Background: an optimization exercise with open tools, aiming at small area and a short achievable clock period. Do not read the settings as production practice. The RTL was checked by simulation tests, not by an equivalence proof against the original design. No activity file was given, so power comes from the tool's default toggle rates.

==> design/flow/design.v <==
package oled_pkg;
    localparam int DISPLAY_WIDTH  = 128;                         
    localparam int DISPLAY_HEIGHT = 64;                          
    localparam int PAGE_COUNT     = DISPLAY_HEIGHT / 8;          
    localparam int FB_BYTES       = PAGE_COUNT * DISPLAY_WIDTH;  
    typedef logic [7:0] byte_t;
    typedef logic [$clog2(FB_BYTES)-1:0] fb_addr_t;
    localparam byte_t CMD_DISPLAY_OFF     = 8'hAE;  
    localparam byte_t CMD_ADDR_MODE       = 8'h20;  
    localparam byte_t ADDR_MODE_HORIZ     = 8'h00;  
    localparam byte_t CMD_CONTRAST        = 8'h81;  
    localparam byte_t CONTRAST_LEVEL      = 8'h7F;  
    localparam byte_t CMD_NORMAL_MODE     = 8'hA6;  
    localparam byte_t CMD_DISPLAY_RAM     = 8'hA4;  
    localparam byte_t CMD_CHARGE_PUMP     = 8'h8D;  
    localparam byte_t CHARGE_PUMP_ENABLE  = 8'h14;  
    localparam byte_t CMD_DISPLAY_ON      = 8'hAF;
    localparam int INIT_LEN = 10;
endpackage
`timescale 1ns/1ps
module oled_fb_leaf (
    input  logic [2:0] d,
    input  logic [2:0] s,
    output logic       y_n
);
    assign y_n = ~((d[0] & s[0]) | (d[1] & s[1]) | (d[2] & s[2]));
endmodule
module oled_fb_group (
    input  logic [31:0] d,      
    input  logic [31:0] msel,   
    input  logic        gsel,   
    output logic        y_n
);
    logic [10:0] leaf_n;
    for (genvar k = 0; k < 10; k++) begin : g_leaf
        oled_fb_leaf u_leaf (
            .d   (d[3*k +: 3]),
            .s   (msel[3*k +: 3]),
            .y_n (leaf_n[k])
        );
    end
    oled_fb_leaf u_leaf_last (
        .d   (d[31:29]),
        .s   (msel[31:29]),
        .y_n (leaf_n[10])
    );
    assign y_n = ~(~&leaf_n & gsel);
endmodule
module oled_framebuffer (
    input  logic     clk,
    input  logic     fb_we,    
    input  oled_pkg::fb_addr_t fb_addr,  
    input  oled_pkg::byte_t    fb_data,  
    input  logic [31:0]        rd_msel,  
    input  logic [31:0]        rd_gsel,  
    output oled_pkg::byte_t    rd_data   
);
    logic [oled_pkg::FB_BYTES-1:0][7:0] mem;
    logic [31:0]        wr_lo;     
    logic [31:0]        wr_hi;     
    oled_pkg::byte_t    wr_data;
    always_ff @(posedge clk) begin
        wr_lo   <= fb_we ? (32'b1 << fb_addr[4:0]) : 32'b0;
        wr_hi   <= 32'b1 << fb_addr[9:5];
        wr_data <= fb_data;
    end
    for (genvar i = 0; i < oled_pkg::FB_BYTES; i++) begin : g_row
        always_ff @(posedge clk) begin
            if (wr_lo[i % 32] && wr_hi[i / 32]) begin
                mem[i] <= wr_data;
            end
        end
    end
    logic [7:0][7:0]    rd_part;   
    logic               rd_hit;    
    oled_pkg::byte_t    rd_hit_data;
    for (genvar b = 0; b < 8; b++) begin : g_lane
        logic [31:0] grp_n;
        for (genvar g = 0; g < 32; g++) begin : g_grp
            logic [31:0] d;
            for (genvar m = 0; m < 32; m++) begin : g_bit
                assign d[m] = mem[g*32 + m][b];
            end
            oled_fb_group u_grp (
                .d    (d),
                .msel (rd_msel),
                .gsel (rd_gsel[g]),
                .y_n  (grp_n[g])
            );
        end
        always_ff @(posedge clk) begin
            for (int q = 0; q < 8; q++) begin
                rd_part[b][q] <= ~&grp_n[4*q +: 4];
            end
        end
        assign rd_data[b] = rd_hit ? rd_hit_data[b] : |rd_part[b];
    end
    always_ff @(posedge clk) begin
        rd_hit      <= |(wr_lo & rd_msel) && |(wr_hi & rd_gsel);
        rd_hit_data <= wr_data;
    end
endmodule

══════

Exercise brief ::
Going back over the entries above, copy word for word every line from the one that has "localparam byte_t ADDR_MODE_HORIZ" on through the one that has "localparam byte_t CHARGE_PUMP_ENABLE".

Response to this exercise ::
    localparam byte_t ADDR_MODE_HORIZ     = 8'h00;  
    localparam byte_t CMD_CONTRAST        = 8'h81;  
    localparam byte_t CONTRAST_LEVEL      = 8'h7F;  
    localparam byte_t CMD_NORMAL_MODE     = 8'hA6;  
    localparam byte_t CMD_DISPLAY_RAM     = 8'hA4;  
    localparam byte_t CMD_CHARGE_PUMP     = 8'h8D;  
    localparam byte_t CHARGE_PUMP_ENABLE  = 8'h14;  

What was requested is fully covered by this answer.